- [Information]
### src/rtl/acpu_pkg.sv
package acpu_pkg;

  typedef struct packed {
    logic [7:0] command;
    logic [7:0] operand_byte;
    logic [7:0] port_in;
  } acpu_in_t;

  typedef struct packed {
    logic [1:0]  result_kind;
    logic [1:0]  port_id;
    logic [7:0]  port_value;
    logic        strobe_level;
    logic [11:0] next_pc;
    logic [7:0]  acc_out;
    logic [7:0]  status_out;
    logic        flag_one;
    logic [1:0]  bytes_used;
    logic [1:0]  cycle_count;
    logic        unknown_opcode;
    logic        last;
  } acpu_out_t;

  localparam logic [1:0] KIND_RETIRE = 2'd0;
  localparam logic [1:0] KIND_PORT   = 2'd1;
  localparam logic [1:0] KIND_STROBE = 2'd2;

  localparam logic [1:0] PORT_BUS = 2'd0;
  localparam logic [1:0] PORT_P1  = 2'd1;
  localparam logic [1:0] PORT_P2  = 2'd2;

  localparam logic [7:0] ST_CY = 8'h80;
  localparam logic [7:0] ST_AC = 8'h40;
  localparam logic [7:0] ST_F0 = 8'h20;
  localparam logic [7:0] ST_BS = 8'h10;
  localparam logic [7:0] STATUS_RESET = 8'h08;

  typedef enum logic [1:0] {
    FMT_R,
    FMT_I,
    FMT_X,
    FMT_O
  } acpu_fmt_t;

  typedef struct packed {
    acpu_fmt_t  fmt;
    logic [7:0] op;
    logic [7:0] imm;
    logic [7:0] pin;
  } acpu_cmd_t;

endpackage

### src/rtl/acpu_front.sv
module acpu_front
  import acpu_pkg::*;
(
  input  logic      clk,
  input  logic      rst_n,
  input  logic      in_push,
  output logic      in_full,
  input  acpu_in_t  in_data,
  output logic      q_valid,
  output acpu_cmd_t q_cmd,
  input  logic      q_take
);

  acpu_cmd_t slot_r [2];
  logic      wp_r, rp_r;
  logic [1:0] cnt_r;
  acpu_fmt_t fmt;
  logic      wr, rd;

  always_comb begin
    fmt = FMT_O;
    case (in_data.command[7:3])
      5'h03, 5'h19, 5'h17, 5'h1F, 5'h15, 5'h0D, 5'h0F, 5'h0B, 5'h09, 5'h1B: fmt = FMT_R;
      default: fmt = FMT_O;
    endcase
    if (fmt == FMT_O) begin
      case (in_data.command[7:1])
        7'h08, 7'h58, 7'h78, 7'h50, 7'h30, 7'h38, 7'h28, 7'h20, 7'h68: fmt = FMT_I;
        default: fmt = FMT_O;
      endcase
    end
    if (in_data.command[4:0] == 5'h04 || in_data.command[4:0] == 5'h14) fmt = FMT_O;
    if (in_data.command[7:2] == 6'h03 || in_data.command[7:2] == 6'h0F ||
        in_data.command[7:2] == 6'h23 || in_data.command[7:2] == 6'h27) fmt = FMT_X;
  end

  assign in_full = (cnt_r == 2'd2);
  assign wr      = in_push && !in_full;
  assign q_valid = (cnt_r != 2'd0);
  assign q_cmd   = slot_r[rp_r];
  assign rd      = q_take && q_valid;

  always_ff @(posedge clk) begin
    if (wr) begin
      slot_r[wp_r] <= '{fmt: fmt, op: in_data.command, imm: in_data.operand_byte,
                        pin: in_data.port_in};
    end
    if (!rst_n) begin
      wp_r <= 1'b0;
      rp_r <= 1'b0;
      cnt_r <= 2'd0;
    end else begin
      if (wr) wp_r <= !wp_r;
      if (rd) rp_r <= !rp_r;
      cnt_r <= cnt_r + {1'b0, wr} - {1'b0, rd};
    end
  end

endmodule

### src/rtl/acpu_back.sv
module acpu_back
  import acpu_pkg::*;
#(
  parameter int RAM_DEPTH = 64
) (
  input  logic      clk,
  input  logic      rst_n,
  input  logic      q_valid,
  input  acpu_cmd_t q_cmd,
  output logic      q_take,
  output logic      out_empty,
  input  logic      out_pop,
  output acpu_out_t out_data
);

  localparam int AW = $clog2(RAM_DEPTH);

  typedef enum logic [2:0] {
    S_CLEAR, S_IDLE, S_RD1, S_RD2, S_EXEC, S_EMIT
  } state_t;

  state_t     state_r;
  logic [7:0] ram [RAM_DEPTH];
  logic [7:0] rdata_r;
  logic [AW-1:0] raddr, addr_r, clr_r;
  logic [11:0] pc_r;
  logic [7:0]  acc_r, sw_r, p1_r, p2_r;
  logic        f1_r;
  acpu_cmd_t   cmd_r;
  logic [7:0]  lo_r;
  logic        ram_rd_r;

  acpu_out_t   items_r [5];
  logic [2:0]  n_r, idx_r;
  logic        ovalid_r;

  logic [7:0]  bank;

  function automatic logic [AW-1:0] ra(input logic [7:0] a);
    logic [8:0] v;
    v = {1'b0, a};
    for (int i = 0; i < 3; i++) begin
      if (v >= 9'(RAM_DEPTH)) v = 9'(v - 9'(RAM_DEPTH));
    end
    return AW'(v);
  endfunction

  assign bank = sw_r[4] ? 8'd24 : 8'd0;

  always_comb begin
    raddr = '0;
    case (state_r)
      S_IDLE:  raddr = (q_cmd.fmt == FMT_I) ? ra(bank + {7'd0, q_cmd.op[0]})
                     : (q_cmd.op == 8'h83) ? ra(8'd8 + {4'd0, 3'(sw_r[2:0] + 3'd7), 1'b0})
                     : ra(bank + {5'd0, q_cmd.op[2:0]});
      S_RD1:   raddr = (cmd_r.fmt == FMT_I) ? ra(rdata_r)
                     : (cmd_r.op == 8'h83) ? addr_r + AW'(1)
                     : addr_r;
      default: raddr = addr_r;
    endcase
  end

  assign out_empty = !ovalid_r;
  assign out_data  = items_r[idx_r];
  assign q_take    = (state_r == S_IDLE) && q_valid;

  always_ff @(posedge clk) begin
    logic [7:0] op, imm, b, d, res;
    logic [8:0] sum;
    logic [4:0] h;
    logic [11:0] pc;
    logic [7:0] acc, sw, p1, p2;
    logic f1, cy, jmp, cnd, wr, unk;
    logic [1:0] by, cyc;
    logic [2:0] n;
    acpu_out_t it [5];
    logic [3:0] nib;
    logic [9:0] da;
    logic [3:0] ret_hi;
    op = cmd_r.op; imm = cmd_r.imm; d = rdata_r;
    pc = 12'(pc_r + 12'd1); acc = acc_r; sw = sw_r; p1 = p1_r; p2 = p2_r;
    f1 = f1_r; cy = sw_r[7]; jmp = 1'b0; cnd = 1'b0; wr = 1'b0; unk = 1'b0;
    by = 2'd1; cyc = 2'd1; n = 3'd0; res = 8'd0; b = 8'd0; sum = 9'd0; h = 5'd0;
    nib = 4'd0; da = 10'd0; ret_hi = 4'd0;
    for (int i = 0; i < 5; i++) it[i] = '0;
    if (state_r == S_EXEC) begin
      if (op[4:0] == 5'h04 || op[4:0] == 5'h14) begin
        by = 2'd2; cyc = 2'd2;
        pc = 12'(pc + 12'd1);
        if (op[4]) begin
          res = pc[7:0]; ret_hi = pc[11:8]; wr = 1'b1;
          sw = {sw[7:3], 3'(sw[2:0] + 3'd1)};
        end
        pc = {1'b0, op[7:5], imm};
      end else if (cmd_r.fmt == FMT_R || cmd_r.fmt == FMT_I) begin
        case (cmd_r.fmt == FMT_R ? {op[7:3], 3'b000} : {op[7:1], 1'b0})
          8'h18, 8'h10: begin res = 8'(d + 8'd1); wr = 1'b1; end
          8'hC8: begin res = 8'(d - 8'd1); wr = 1'b1; end
          8'hB8, 8'hB0: begin res = imm; wr = 1'b1; by = 2'd2; cyc = 2'd2; end
          8'hF8, 8'hF0: acc = d;
          8'hA8, 8'hA0: begin res = acc_r; wr = 1'b1; end
          8'h68, 8'h60, 8'h78, 8'h70: b = d;
          8'h58, 8'h50: acc = acc_r & d;
          8'h48, 8'h40: acc = acc_r | d;
          default: acc = acc_r ^ d;
        endcase
        if (op[6:5] == 2'b11 && (op[7:4] == 4'h6 || op[7:4] == 4'h7) &&
            (cmd_r.fmt == FMT_R ? op[3] : op[3:1] == 3'b000)) begin
          sum = {1'b0, acc_r} + {1'b0, b} + {8'd0, op[4] & cy};
          h = {1'b0, acc_r[3:0]} + {1'b0, b[3:0]} + {4'd0, op[4] & cy};
          acc = sum[7:0]; sw = {sum[8], h[4], sw[5:0]};
        end
      end else if (cmd_r.fmt == FMT_X) begin
        cyc = 2'd2;
        nib = {op[7] ? {1'b1, op[4]} : {1'b0, op[5]}, op[1:0]};
        it[0] = '{result_kind: KIND_PORT, port_id: PORT_P2,
                  port_value: {p2_r[7:4], nib}, default: '0};
        it[1] = '{result_kind: KIND_STROBE, default: '0};
        if (nib[3:2] == 2'd0) begin
          acc = {4'd0, cmd_r.pin[3:0]};
          p2 = {p2_r[7:4], nib};
          it[2] = '{result_kind: KIND_STROBE, strobe_level: 1'b1, default: '0};
          n = 3'd3;
        end else begin
          p2 = {p2_r[7:4], acc_r[3:0]};
          it[2] = '{result_kind: KIND_PORT, port_id: PORT_P2, port_value: p2, default: '0};
          it[3] = '{result_kind: KIND_STROBE, strobe_level: 1'b1, default: '0};
          n = 3'd4;
        end
      end else begin
        case (op)
          8'h00: ;
          8'h83: begin pc = {rdata_r[3:0], lo_r}; cyc = 2'd2;
                   sw = {sw_r[7:3], 3'(sw_r[2:0] + 3'd7)}; end
          8'hC6: begin jmp = 1'b1; cnd = (acc_r == 8'd0); end
          8'h96: begin jmp = 1'b1; cnd = (acc_r != 8'd0); end
          8'hF6: begin jmp = 1'b1; cnd = cy; end
          8'hE6: begin jmp = 1'b1; cnd = !cy; end
          8'hB6: begin jmp = 1'b1; cnd = sw_r[5]; end
          8'h76: begin jmp = 1'b1; cnd = f1_r; end
          8'h27: acc = 8'd0;
          8'h37: acc = ~acc_r;
          8'h47: acc = {acc_r[3:0], acc_r[7:4]};
          8'h07: acc = 8'(acc_r - 8'd1);
          8'h17: acc = 8'(acc_r + 8'd1);
          8'h23: begin acc = imm; by = 2'd2; cyc = 2'd2; end
          8'hC5: sw = sw_r & ~ST_BS;
          8'hD5: sw = sw_r | ST_BS;
          8'hC7: acc = sw_r | 8'h08;
          8'hD7: sw = acc_r | 8'h08;
          8'h03, 8'h13: begin
            sum = {1'b0, acc_r} + {1'b0, imm} + {8'd0, op[4] & cy};
            h = {1'b0, acc_r[3:0]} + {1'b0, imm[3:0]} + {4'd0, op[4] & cy};
            acc = sum[7:0]; sw = {sum[8], h[4], sw_r[5:0]}; by = 2'd2; cyc = 2'd2;
          end
          8'h57: begin
            da = {2'd0, acc_r};
            if (acc_r[3:0] > 4'd9 || sw_r[6]) da = 10'(da + 10'h06);
            if (da > 10'h9F || sw_r[7]) begin da = 10'(da + 10'h60); sw = sw_r | ST_CY; end
            acc = da[7:0];
          end
          8'h53: begin acc = acc_r & imm; by = 2'd2; cyc = 2'd2; end
          8'h43: begin acc = acc_r | imm; by = 2'd2; cyc = 2'd2; end
          8'hD3: begin acc = acc_r ^ imm; by = 2'd2; cyc = 2'd2; end
          8'hE7: acc = {acc_r[6:0], acc_r[7]};
          8'h77: acc = {acc_r[0], acc_r[7:1]};
          8'hF7: begin sw = {acc_r[7], sw_r[6:0]}; acc = {acc_r[6:0], cy}; end
          8'h67: begin sw = {acc_r[0], sw_r[6:0]}; acc = {cy, acc_r[7:1]}; end
          8'h97: sw = sw_r & ~ST_CY;
          8'hA7: sw = sw_r ^ ST_CY;
          8'h85: sw = sw_r & ~ST_F0;
          8'h95: sw = sw_r ^ ST_F0;
          8'hA5: f1 = 1'b0;
          8'hB5: f1 = !f1_r;
          8'h08, 8'h09, 8'h0A: begin acc = cmd_r.pin; cyc = 2'd2; end
          8'h02, 8'h39, 8'h3A, 8'h98, 8'h88, 8'h99, 8'h9A, 8'h89, 8'h8A: begin
            cyc = 2'd2;
            case (op)
              8'h02:        begin it[0].port_id = PORT_BUS; it[0].port_value = acc_r; end
              8'h39:        begin it[0].port_id = PORT_P1; it[0].port_value = acc_r; end
              8'h3A:        begin it[0].port_id = PORT_P2; it[0].port_value = acc_r; end
              8'h99:        begin it[0].port_id = PORT_P1; it[0].port_value = p1_r & imm; end
              8'h9A:        begin it[0].port_id = PORT_P2; it[0].port_value = p2_r & imm; end
              8'h89:        begin it[0].port_id = PORT_P1; it[0].port_value = p1_r | imm; end
              8'h8A:        begin it[0].port_id = PORT_P2; it[0].port_value = p2_r | imm; end
              default:      begin it[0].port_id = PORT_BUS; it[0].port_value = imm; end
            endcase
            if (op != 8'h02 && op != 8'h39 && op != 8'h3A) by = 2'd2;
            it[0].result_kind = KIND_PORT;
            if (it[0].port_id == PORT_P1) p1 = it[0].port_value;
            if (it[0].port_id == PORT_P2) p2 = it[0].port_value;
            n = 3'd1;
          end
          default: unk = 1'b1;
        endcase
        if (jmp) begin
          by = 2'd2; cyc = 2'd2;
          pc = 12'(pc + 12'd1);
          if (cnd) pc = {pc[11:8], imm};
        end else if (by == 2'd2) begin
          pc = 12'(pc + 12'd1);
        end
      end
      if (cmd_r.fmt != FMT_O && by == 2'd2) pc = 12'(pc + 12'd1);
      it[n] = '{result_kind: KIND_RETIRE, port_id: PORT_BUS, port_value: 8'd0,
                strobe_level: 1'b0, next_pc: pc, acc_out: acc, status_out: sw,
                flag_one: f1, bytes_used: by, cycle_count: cyc, unknown_opcode: unk,
                last: 1'b1};
    end

    if (ram_rd_r) rdata_r <= ram[raddr];
    if (state_r == S_CLEAR) ram[clr_r] <= 8'd0;
    if (state_r == S_EXEC && wr) ram[addr_r] <= res;
    if (state_r == S_EXEC && op[4:0] == 5'h14) ram[AW'(addr_r + AW'(1))] <= {sw_r[7:4], ret_hi};
    if (state_r == S_IDLE && q_valid) begin
      cmd_r <= q_cmd;
      addr_r <= (q_cmd.op[4:0] == 5'h14) ? ra(8'd8 + {4'd0, sw_r[2:0], 1'b0}) : raddr;
    end
    if (state_r == S_RD1) begin
      lo_r <= rdata_r;
      addr_r <= raddr;
    end
    if (state_r == S_EXEC) begin
      for (int i = 0; i < 5; i++) items_r[i] <= it[i];
    end

    if (!rst_n) begin
      state_r <= S_CLEAR; clr_r <= '0; ram_rd_r <= 1'b0;
      pc_r <= '0; acc_r <= '0; sw_r <= STATUS_RESET; f1_r <= 1'b0;
      p1_r <= 8'hFF; p2_r <= 8'hFF; ovalid_r <= 1'b0; idx_r <= '0; n_r <= '0;
    end else begin
      ram_rd_r <= 1'b1;
      case (state_r)
        S_CLEAR: begin
          clr_r <= AW'(clr_r + AW'(1));
          if (clr_r == AW'(RAM_DEPTH - 1)) state_r <= S_IDLE;
        end
        S_IDLE: if (q_valid) state_r <= S_RD1;
        S_RD1: state_r <= S_RD2;
        S_RD2: state_r <= S_EXEC;
        S_EXEC: begin
          pc_r <= pc; acc_r <= acc; sw_r <= sw; f1_r <= f1; p1_r <= p1; p2_r <= p2;
          n_r <= n; idx_r <= '0; ovalid_r <= 1'b1;
          state_r <= S_EMIT;
        end
        S_EMIT: if (out_pop) begin
          if (idx_r == n_r) begin
            ovalid_r <= 1'b0; state_r <= S_IDLE;
          end else begin
            idx_r <= 3'(idx_r + 3'd1);
          end
        end
        default: state_r <= S_IDLE;
      endcase
    end
  end

endmodule

### src/rtl/accumulator_cpu_execute.sv
// channel | ports                               | transaction when
// input   | in_push, in_full, in_data           | in_push && !in_full
// result  | out_pop, out_empty, out_data        | out_pop && !out_empty
// The back end takes each instruction through two RAM reads and execute,
// then emits one result item per cycle while out_pop is high; the front
// queue holds two instructions. After reset the register RAM is cleared; no
// instruction is executed until the pass ends. Result stalls hold the back end.
module accumulator_cpu_execute
  import acpu_pkg::*;
#(
  parameter int RAM_DEPTH = 64
) (
  input  logic      clk,
  input  logic      rst_n,
  input  logic      in_push,
  output logic      in_full,
  input  acpu_in_t  in_data,
  output logic      out_empty,
  input  logic      out_pop,
  output acpu_out_t out_data
);

  logic      q_valid, q_take;
  acpu_cmd_t q_cmd;

  acpu_front u_front (
    .clk, .rst_n, .in_push, .in_full, .in_data, .q_valid, .q_cmd, .q_take
  );

  acpu_back #(.RAM_DEPTH(RAM_DEPTH)) u_back (
    .clk, .rst_n, .q_valid, .q_cmd, .q_take, .out_empty, .out_pop, .out_data
  );

  a_retire_only_last: assert property (@(posedge clk) disable iff (!rst_n)
    !out_empty && out_data.last |-> out_data.result_kind == KIND_RETIRE)
    else $error("last on non-retire item");

  a_take_has_item: assert property (@(posedge clk) disable iff (!rst_n)
    q_take |-> q_valid)
    else $error("back end took from empty queue");

endmodule

### config.mk
export PLATFORM = sky130hd
export DESIGN_NAME = accumulator_cpu_execute
export DESIGN_NICKNAME = d
export VERILOG_FILES = /design/src/rtl/acpu_pkg.sv /design/src/rtl/acpu_front.sv /design/src/rtl/acpu_back.sv /design/src/rtl/accumulator_cpu_execute.sv
export SDC_FILE = /design/constraint.sdc
export NUM_CORES = 2
export LEC_CHECK = 0
export BUFFER_PORTS_ARGS = -buffer_cell sky130_fd_sc_hd__buf_2
export CAP_MARGIN = 10
export CORE_MARGIN = 5
export CORE_UTILIZATION = 55
export CTS_CLUSTER_DIAMETER = 50
export DETAILED_ROUTE_END_ITERATION = 10
export PLACE_DENSITY_LB_ADDON = 0.2
export SETUP_SLACK_MARGIN = 0.15
export SLEW_MARGIN = 20
export SYNTH_ARGS = -nofsm -noshare
export SYNTH_HDL_FRONTEND = slang
export SYNTH_SLANG_ARGS = --single-unit
### constraint.sdc
create_clock -name clk -period 10.9 [get_ports clk]
set_clock_uncertainty 0.05 [all_clocks]
set_input_delay 1.635 -clock clk [delete_from_list [all_inputs] [get_ports clk]]
set_output_delay 1.635 -clock clk [all_outputs]
set_load 0.01 [all_outputs]
# [Yosys cells after proc, flatten, opt, wreduce, memory -nomap -nowiden]
# Memories as Yosys holds them, arrays and structs flattened. A register that Yosys moved wholly into a read port is not among the register bits.
# Index checks and enable logic that the tools add are counted.
# W data, S select, Z words.
[word_totals] rom_bits=64 regBits=106 memories=4 elab_cells=468 out_inout_bits=50 mem_bits_rw=804 inputBits=28
[op_classes] n_eq_ne=109 bitwise=18 reduce_logical=62 addsub=44 order_cmp=19 mux=190
[memory_table] memory="u_back.ram" depth=64 width=8 read_ports=1 rd_clocked_by_memory_dff=1 write_ports=2 line="acpu_back.sv:23" source="logic [7:0] ram [RAM_DEPTH];"
[memory_table] memory="u_back.items_r" depth=5 width=48 read_ports=1 rd_clocked_by_memory_dff=1 write_ports=5 line="acpu_back.sv:33" source="acpu_out_t items_r [5];"
[memory_table] memory="(no name shown)" depth=32 width=2 read_ports=1 rd_clocked_by_memory_dff=0 write_ports=0 line="acpu_front.sv:22" source="case (in_data.command[7:3])"
[memory_table] memory="u_front.slot_r" depth=2 width=26 read_ports=1 rd_clocked_by_memory_dff=1 write_ports=1 line="acpu_front.sv:14" source="acpu_cmd_t slot_r [2];"
[ops] cell="$mux W192" count=3
[ops] cell="$eq A8 B8 Y1 const B" count=33
[ops] cell="$bwmux W240" count=1
[ops] cell="$mux W240" count=1
[ops] cell="$mux W8" count=26
[ops] cell="$mux W9" count=20
[ops] cell="$mux W12" count=14
[ops] cell="$demux W48 S3" count=1
[ops] cell="$mux W144" count=1
[ops] cell="$mux W48" count=3
[ops] cell="$pmux W8 S17" count=1
[ops] cell="$eq A8 B7 Y1 const B" count=15
[ops] cell="$mux W10" count=11
[ops] cell="$pmux W8 S12" count=1
[ops] cell="$ge A9 B7 Y1 const B" count=10
[ops] cell="$mux W6" count=13
[ops] cell="$pmux W10 S7" count=1
[ops] cell="$pmux W8 S4" count=2
[ops] cell="$add A12 B1 Y12 const B" count=4
[ops] cell="$reduce_or A46 Y1" count=1
[ops] cell="$mux W3" count=15
[ops] cell="$sub A8 B7 Y9 const B" count=5
[ops] cell="$sub A9 B7 Y9 const B" count=5
[ops] cell="$mux W2" count=22
[ops] cell="other kinds (84)" count=233

# [Logic depth before layout (Yosys ltp)]
[depth] depth_word=21 depth_mapped=18 ltp_nobuf=15

# [Cells and area by module]
# From an unflattened synthesis, not the netlist that was laid out.
[hier_totals] hier_cells=4520 hier_area_um2=48138.7
[modules_own_cells] mod="acpu_back" cells_per_inst=4398 instances=1 seq_area_each_um2=24063.1 area_per_inst_um2=45926.5
[modules_own_cells] mod="acpu_front" cells_per_inst=122 instances=1 seq_area_each_um2=1661.6 area_per_inst_um2=2212.1

# [Worst setup path before layout]
# OpenSTA, ideal clock, no wires.
[synth_timing] kind="register to register" start="register u_back.state_r[1]" end="register u_back.n_r[0]" setup_ns=0.388 n_path_buf=4 path_slack_ns=3.100 stages_incl_launch_ff=9 synth_period_minus_slack_ns=7.800 arrival_ns=7.362 t_required_ns=10.462 cell_sequence="dfxtp_1 > buf_2 > nor2b_1 > nand2_1 > clkinv_1 > clkbuf_1 > buf_1 > buf_1 > a31oi_1"
[synth_between] elab_chain_len=1
[synth_rtl] element="start, declared" line="acpu_back.sv:22" source="state_t state_r;"
[synth_rtl] element="start signal, assigned" line="acpu_back.sv:228" source="state_r <= S_CLEAR; clr_r <= '0; ram_rd_r <= 1'b0;"
[synth_rtl] element="start signal, assigned" line="acpu_back.sv:236" source="if (clr_r == AW'(RAM_DEPTH - 1)) state_r <= S_IDLE;"
[synth_rtl] element="start signal, assigned" line="acpu_back.sv:238" source="S_IDLE: if (q_valid) state_r <= S_RD1;"
[synth_rtl] element="$eq A3 B3 Y1" line="acpu_back.sv:86, acpu_back.sv:233"
[synth_rtl] element="end signal, assigned" line="acpu_back.sv:230" source="p1_r <= 8'hFF; p2_r <= 8'hFF; ovalid_r <= 1'b0; idx_r <= '0; n_r <= '0;"
[synth_rtl] element="end signal, assigned" line="acpu_back.sv:243" source="n_r <= n; idx_r <= '0; ovalid_r <= 1'b1;"
[synth_rtl] element="end, declared" line="acpu_back.sv:34" source="logic [2:0] n_r, idx_r;"
# Every way passes these cells.
# A chain may end at the register's enable or synchronous reset.

# [Final worst setup path]
[layout_timing] start="register u_back.state_r[0]" end="register u_back.rdata_r[7], read port of u_back.ram, data pin"
[layout_between] elab_chain_len=2 elab_cells_between_ends=3 classes_between="eq/ne: 2; mux: 1"
[layout_rtl] element="$eq A3 B2 Y1 or $eq A3 B1 Y1 (tied branches)" line="acpu_back.sv:52" source="case (state_r)"
[layout_rtl] element="$pmux W6 S2 (*)" line="acpu_back.sv:52"
[layout_rtl] element="end, declared" line="acpu_back.sv:24" source="logic [7:0] rdata_r;"
# Every way passes the cells marked *; elsewhere a longest branch is shown, timed or not.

- [Directions for this task] Where the word "signal" appears in a line of the entries, copy that line.

- [Written solution]
[synth_rtl] element="start signal, assigned" line="acpu_back.sv:228" source="state_r <= S_CLEAR; clr_r <= '0; ram_rd_r <= 1'b0;"
[synth_rtl] element="start signal, assigned" line="acpu_back.sv:236" source="if (clr_r == AW'(RAM_DEPTH - 1)) state_r <= S_IDLE;"
[synth_rtl] element="start signal, assigned" line="acpu_back.sv:238" source="S_IDLE: if (q_valid) state_r <= S_RD1;"
[synth_rtl] element="end signal, assigned" line="acpu_back.sv:230" source="p1_r <= 8'hFF; p2_r <= 8'hFF; ovalid_r <= 1'b0; idx_r <= '0; n_r <= '0;"
[synth_rtl] element="end signal, assigned" line="acpu_back.sv:243" source="n_r <= n; idx_r <= '0; ovalid_r <= 1'b1;"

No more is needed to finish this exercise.